ニュージーランド政府は8月25日、地方議会(カウンシル)が住民に課す固定資産税「レイツ」の年間引き上げ幅を2~4%の範囲に抑える新法案を発表した。地方自治相サイモン・ワッツ氏が、地方行政の将来像を左右する大きな政策として発表したもので、昨年末に初めて構想が示されていた仕組みが具体化した形だ。
ワッツ氏は「レイツの急激で予想外の値上げが、家計にすでに重くのしかかっている生活費負担にさらに追い打ちをかけてきた」と述べ、過去2年間でレイツの値上げ幅が中央値でそれぞれ14.2%、9.2%に達したことを規制導入の理由に挙げた。目標レンジは6年ごとに見直され、議会がコントロールできない費用増加を反映して必要に応じ更新される。

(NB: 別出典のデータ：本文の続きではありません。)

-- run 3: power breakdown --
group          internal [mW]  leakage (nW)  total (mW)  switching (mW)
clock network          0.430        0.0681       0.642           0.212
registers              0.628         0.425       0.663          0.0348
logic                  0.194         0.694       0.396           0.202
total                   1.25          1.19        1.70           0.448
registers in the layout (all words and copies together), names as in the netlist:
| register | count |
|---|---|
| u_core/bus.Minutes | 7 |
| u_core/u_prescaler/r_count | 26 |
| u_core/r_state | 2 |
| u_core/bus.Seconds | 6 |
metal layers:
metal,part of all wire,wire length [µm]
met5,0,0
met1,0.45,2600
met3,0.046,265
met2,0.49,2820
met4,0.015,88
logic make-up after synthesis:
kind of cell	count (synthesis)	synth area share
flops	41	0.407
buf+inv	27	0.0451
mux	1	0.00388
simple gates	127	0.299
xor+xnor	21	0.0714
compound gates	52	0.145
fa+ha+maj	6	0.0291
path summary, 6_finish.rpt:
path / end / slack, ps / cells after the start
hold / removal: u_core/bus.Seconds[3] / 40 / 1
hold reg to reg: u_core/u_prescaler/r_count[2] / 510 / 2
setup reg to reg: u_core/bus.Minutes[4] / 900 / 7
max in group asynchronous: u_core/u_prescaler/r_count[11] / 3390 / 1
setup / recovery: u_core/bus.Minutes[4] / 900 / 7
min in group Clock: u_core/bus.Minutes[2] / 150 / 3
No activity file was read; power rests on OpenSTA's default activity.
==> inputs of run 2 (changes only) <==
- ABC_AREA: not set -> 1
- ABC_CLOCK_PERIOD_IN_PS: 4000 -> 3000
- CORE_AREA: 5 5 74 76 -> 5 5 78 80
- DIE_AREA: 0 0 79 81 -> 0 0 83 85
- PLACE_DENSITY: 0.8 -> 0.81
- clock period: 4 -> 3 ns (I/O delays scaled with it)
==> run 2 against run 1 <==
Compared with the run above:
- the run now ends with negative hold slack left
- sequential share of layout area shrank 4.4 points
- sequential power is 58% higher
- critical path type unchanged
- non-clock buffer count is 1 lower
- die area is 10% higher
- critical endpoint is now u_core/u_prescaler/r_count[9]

自然災害時や、健全な財政運営のもとで正当な理由がある場合には例外を認める仕組みも設けるが、「例外は簡単には認めない」と釘を刺した。上下水道サービスは対象から除外され、別枠での規制が続く。
制度の履行状況を監視する独立規制機関も新設される。各議会は2027年7月1日から長期計画の策定にあたって目標レンジを考慮する必要があり、上限が完全に適用されるのは2029年7月1日から。ワッツ氏は「議会には道路の穴の補修やごみ収集、プールや公園の運営といった基本業務に集中してもらう」と述べ、財政規律の強化を強調した。